2. The parameters in the decoding heads are replicated as many times as agents we have in our new population. The whole model
is trained using the population objective
```yaml
pop_size: 4
train_best: "best_one"
train_encoder: True
load_checkpoint: "path to the checkpoint produced in Phase 1"
load_decoder: True
load_optimizer: False
```

### Testing
The trained models can be evaluated using the sets made available in the papers below:
* The evaluation sets for TSP100 and CVRP100 are due to [Kool et al.](https://github.com/wouterkool/attention-learn-to-route).
* The evaluation sets for TSP125, TSP150, CVRP125 and CVRP150 are due to [Hottung et al.](https://arxiv.org/pdf/2106.05126.pdf). 
* The evaluation sets for Knapsack have been produced by us.
They should be put in the `experiments/evaluation_data` folder. We describe two ways of evaluating the models below.

#### Greedy Evaluation
This evaluation runs the greedy policy (i.e. the action with the highest probability is selected). The trained models 
can be tested using the `experiments/run_evaluation.py` script by executing the command below:
```shell
python experiments/run_evaluation.py <env> <problem_size> <pop_size> <model_path>
```
where
* `env` - Name of the environment (`cvrp`, `knapsack` or `tsp`).
* `problem_size` - Size of the problem (number of nodes in CVRP, number of items in Knapsack and number of cities in TSP).
The problem sizes we have test sets for are: 100, 125 and 150 for CVRP and TSP, and 100 for Knapsack.
* `pop_size` - Population size with which the model was trained.
* `model_path` - Path to the model's folder (i.e. a checkpoint generated with the training code).
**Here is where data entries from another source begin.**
[src/common/sl_pkg.sv]
package sl_pkg;

  ////////////////////////////////////////////////////////////////////////////
  // pixel and phase words
  ////////////////////////////////////////////////////////////////////////////

  localparam int PIX_W = 8;                       // one intensity channel
  typedef logic [PIX_W-1:0] pixel_t;

  localparam int PHASE_W = 32;                    // fringe phase accumulator
  typedef logic [PHASE_W-1:0] phase_t;

  // intensity table, indexed by the top bits of the phase
  localparam int LUT_DEPTH = 1024;
  localparam int LUT_AW = 10;
  typedef logic [LUT_AW-1:0] lut_addr_t;

  ////////////////////////////////////////////////////////////////////////////
  // frame sequence
  ////////////////////////////////////////////////////////////////////////////

  typedef logic [3:0] frame_idx_t;                // 0..12, 13 frames per set

  localparam frame_idx_t FRAME_LAST = 4'd12;      // wraps to 0 after this
  localparam frame_idx_t FRINGE_FRAMES = 4'd8;    // frames 0..7 are sinusoid

  // 16 fringe periods over 720 rows, 2^32 * 16 / 720
  localparam phase_t PHASE_INC = 32'd95443718;
  // eighth of a period between consecutive fringe frames
  localparam phase_t PHASE_STEP = 32'h2000_0000;

  // frame 8 is flat gray, frames 9..12 are binary stripes
  localparam pixel_t GRAY_LEVEL = 8'd128;
  localparam int STRIPE_LINES = 45;               // lines per band
  localparam int STRIPE_BANDS = 16;               // 4 bit band code

  typedef logic [9:0] line_cnt_t;                 // enough for 720 rows

  ////////////////////////////////////////////////////////////////////////////
  // camera trigger
  ////////////////////////////////////////////////////////////////////////////

  typedef logic [7:0] trig_cnt_t;
  localparam trig_cnt_t TRIG_CNT_MAX = 8'd255;    // count saturates here

  // arming state, encodings kept from the board firmware
  typedef enum logic [2:0] {
    ARM_IDLE       = 3'd0,  // enable low
    ARM_READY_LOW  = 3'd1,  // ready was low when enable rose
    ARM_ROSE       = 3'd2,  // ready rising edge seen
    ARM_FELL       = 3'd3,  // ready falling edge seen
    ARM_READY_HIGH = 3'd4   // ready was high when enable rose
  } arm_state_e;

endpackage

[src/trigger/cam_trigger_ctrl.sv]
module cam_trigger_ctrl (
  input  logic clk10,
  input  logic new_tx_data,
  input  logic cam_enable_i,   // camera enable level
  input  logic frame_ready_i,  // camera frame-trigger-ready level
  input  logic vsync_i,        // projector vsync, active high
  output logic cam_trig_o      // gated copy of vsync
);

  logic ready_q;               // delayed copies for edge detect
  logic vsync_q;
  logic ready_rise;
  logic ready_fall;
  logic vsync_rise;
  logic vsync_fall;

  sl_pkg::arm_state_e state;
  sl_pkg::arm_state_e prev_state;
  sl_pkg::arm_state_e sync_state;  // state sampled at vsync fall
  sl_pkg::trig_cnt_t  trig_cnt;
  logic               catch_up;    // count ran past 1 at last vsync rise

  assign ready_rise = frame_ready_i & ~ready_q;
  assign ready_fall = ~frame_ready_i & ready_q;
  assign vsync_rise = vsync_i & ~vsync_q;
  assign vsync_fall = ~vsync_i & vsync_q;

  ////////////////////////////////////////////////////////////////////////////
  // arming FSM
  ////////////////////////////////////////////////////////////////////////////

  always_ff @(posedge clk10 or posedge new_tx_data)
  begin
    if (new_tx_data)
    begin
      ready_q <= 1'b0;
      vsync_q <= 1'b0;
      state   <= sl_pkg::ARM_IDLE;
    end
    else
    begin
      ready_q <= frame_ready_i;
      vsync_q <= vsync_i;
      if (!cam_enable_i)
        state <= sl_pkg::ARM_IDLE;             // camera not armed
      else if (ready_fall)
        state <= sl_pkg::ARM_FELL;
      else if (ready_rise)
        state <= sl_pkg::ARM_ROSE;
      else if (state == sl_pkg::ARM_IDLE)
      begin
        // enable just came up, remember where ready stood
        state <= frame_ready_i ? sl_pkg::ARM_READY_HIGH : sl_pkg::ARM_READY_LOW;
      end
    end
  end

  // sync state and trigger count, both advance on vsync fall
  always_ff @(posedge clk10 or posedge new_tx_data)
  begin
    if (new_tx_data)
    begin
      prev_state <= sl_pkg::ARM_IDLE;
      sync_state <= sl_pkg::ARM_IDLE;
      trig_cnt   <= '0;
      catch_up   <= 1'b0;
    end
    else
    begin
      prev_state <= state;
      if (vsync_fall)
        sync_state <= state;
      if (state != prev_state)
        trig_cnt <= '0;                        // restart on any state change
      else if (vsync_fall && trig_cnt != sl_pkg::TRIG_CNT_MAX)
        trig_cnt <= trig_cnt + 1'b1;           // saturating
      if (vsync_rise)
        catch_up <= (trig_cnt > sl_pkg::trig_cnt_t'(1));
    end
  end

  // vsync passes straight through, no clock in the path
  assign cam_trig_o = vsync_i &
                      (((sync_state == sl_pkg::ARM_ROSE) &&
                        (trig_cnt <= sl_pkg::trig_cnt_t'(1)) && !catch_up) ||
                       ((sync_state == sl_pkg::ARM_ROSE) &&
                        (trig_cnt == sl_pkg::trig_cnt_t'(1)) && catch_up) ||
                       ((sync_state == sl_pkg::ARM_READY_HIGH) &&
                        (trig_cnt == sl_pkg::trig_cnt_t'(2))));

endmodule
--- config.mk ---
export PLATFORM = sky130hd
export DESIGN_NAME = rw_req_latch
export DESIGN_NICKNAME = d
export VERILOG_FILES = /design/src/design/axi_pkg.sv /design/src/design/rw_req_latch.sv
export SDC_FILE = /design/constraint.sdc
export NUM_CORES = 1
export LEC_CHECK = 0
export BUFFER_PORTS_ARGS = -buffer_cell sky130_fd_sc_hd__clkbuf_2
export CAP_MARGIN = 5
export CORE_AREA = 5 5 165 167
export CTS_CLUSTER_SIZE = 28
export DETAILED_ROUTE_END_ITERATION = 6
export DIE_AREA = 0 0 170 172
export GPL_TIMING_DRIVEN = 0
export PLACE_DENSITY = 0.51
export SYNTH_ARGS = -nofsm -noshare
export SYNTH_HDL_FRONTEND = slang
export SYNTH_SLANG_ARGS = --single-unit
--- constraint.sdc ---
create_clock -name clock -period 7.2 [get_ports clock]
set_input_delay 1.08 -clock clock [delete_from_list [all_inputs] [get_ports clock]]
set_output_delay 1.08 -clock clock [all_outputs]
set_load 0.05 [all_outputs]
File: src/design/axi_ls.sv
`timescale 1ns/1ps

module axi_ls (
    input  logic               clock,
    input  logic               reset,
    input  logic               start_i,   // one cycle, req_i already held
    input  axi_pkg::rw_req_t   req_i,
    output logic               done_o,    // one cycle
    output axi_pkg::rw_resp_t  resp_o,    // zero outside done_o
    output axi_pkg::axi_m2s_t  axi_o,
    input  axi_pkg::axi_s2m_t  axi_i
);
    import axi_pkg::*;

    ls_state_e state_q, state_d;
    logic      aw_done_q;   // aw handshake already seen
    logic      w_done_q;    // w handshake already seen
    logic      done_q;
    rw_resp_t  resp_q;

    logic ar_hs, r_hs, aw_hs, w_hs, b_hs;

    // channel drive, all straight from state
    always_comb begin
        axi_o          = '0;
        axi_o.ar_valid = (state_q == LS_AR_WAIT);
        axi_o.ar_addr  = req_i.addr;   // latch keeps it stable
        axi_o.aw_valid = (state_q == LS_AW_W_WAIT) && !aw_done_q;
        axi_o.aw_addr  = req_i.addr;
        axi_o.w_valid  = (state_q == LS_AW_W_WAIT) && !w_done_q;
        axi_o.w_data   = req_i.wdata;
        axi_o.w_strb   = req_i.wstrb;
        axi_o.r_ready  = (state_q == LS_R_WAIT);
        axi_o.b_ready  = (state_q == LS_B_WAIT);
    end

    assign ar_hs = axi_o.ar_valid && axi_i.ar_ready;
    assign r_hs  = axi_o.r_ready  && axi_i.r_valid;
    assign aw_hs = axi_o.aw_valid && axi_i.aw_ready;
    assign w_hs  = axi_o.w_valid  && axi_i.w_ready;
    assign b_hs  = axi_o.b_ready  && axi_i.b_valid;

    // next state
    always_comb begin
        state_d = state_q;
        case (state_q)
            LS_IDLE: begin
                if (start_i) begin
                    state_d = (req_i.op == RW_WRITE) ? LS_AW_W_WAIT : LS_AR_WAIT;
                end
            end
            LS_AR_WAIT: begin
                if (ar_hs) state_d = LS_R_WAIT;
            end
            LS_R_WAIT: begin
                if (r_hs) state_d = LS_IDLE;
            end
            LS_AW_W_WAIT: begin
                // both handshakes needed, in any order or together
                if ((aw_done_q || aw_hs) && (w_done_q || w_hs)) state_d = LS_B_WAIT;
            end
            LS_B_WAIT: begin
                if (b_hs) state_d = LS_IDLE;
            end
            default: state_d = LS_IDLE;
        endcase
    end

    always_ff @(posedge clock or negedge reset) begin
        if (!reset) begin
            state_q   <= LS_IDLE;
            aw_done_q <= 1'b0;
            w_done_q  <= 1'b0;
        end else begin
            state_q <= state_d;
            if (state_d != LS_AW_W_WAIT) begin
                aw_done_q <= 1'b0;   // cleared on leaving the write address phase
                w_done_q  <= 1'b0;
            end else begin
                if (aw_hs) aw_done_q <= 1'b1;
                if (w_hs)  w_done_q  <= 1'b1;
            end
        end
    end

    // registered completion, one cycle after r or b handshake
    always_ff @(posedge clock or negedge reset) begin
        if (!reset) begin
            done_q <= 1'b0;
            resp_q <= '0;
        end else begin
            done_q <= 1'b0;
            resp_q <= '0;
            if (r_hs) begin
                done_q       <= 1'b1;
                resp_q.rdata <= axi_i.r_data;
                resp_q.err   <= (axi_i.r_resp == RESP_SLVERR);
            end else if (b_hs) begin
                done_q     <= 1'b1;   // rdata stays zero
                resp_q.err <= (axi_i.b_resp == RESP_SLVERR);
            end
        end
    end

    assign done_o = done_q;
    assign resp_o = resp_q;

endmodule

File: config.mk
export PLATFORM = sky130hd
export DESIGN_NAME = axi_ls
export DESIGN_NICKNAME = d
export VERILOG_FILES = /design/src/design/axi_pkg.sv /design/src/design/axi_ls.sv
export SDC_FILE = /design/constraint.sdc
export NUM_CORES = 1
export LEC_CHECK = 0
export ABC_AREA = 0
export BUFFER_PORTS_ARGS = -buffer_cell sky130_fd_sc_hd__buf_4
export CAP_MARGIN = 20
export CORE_AREA = 2 2 150 152
export DETAILED_ROUTE_END_ITERATION = 6
export DIE_AREA = 0 0 152 154
export HOLD_SLACK_MARGIN = 0.1
export PLACE_DENSITY = 0.51
export SYNTH_ARGS = -nofsm -noshare
export SYNTH_HDL_FRONTEND = slang
export SYNTH_SLANG_ARGS = --single-unit
File: constraint.sdc
create_clock -name clock -period 1.6 [get_ports clock]
set_clock_uncertainty 0.05 [all_clocks]
set_input_delay 0.32 -clock clock [delete_from_list [all_inputs] [get_ports clock]]
set_output_delay 0.32 -clock clock [all_outputs]
set_load 0.02 [all_outputs]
After a variable amount of time, the script will output the corresponding performance metric (e.g., tour length in TSP).

#### Sampling Evaluation
This evaluation runs stochastic rollouts for the best <agent, starting point> pairs. First, a greedy rollout is run on 
each starting position for each agent. Second, the best pairs are selected (as many as agents) and 200 stochastic
rollouts are run for each of them. The best performance is then returned.

The trained models can be tested using the `experiments/run_sampling.py` script by executing the command below:
```shell
python experiments/run_sampling.py <env> <problem_size> <pop_size> <model_path>
```
where the parameters are like those for the greedy evaluation.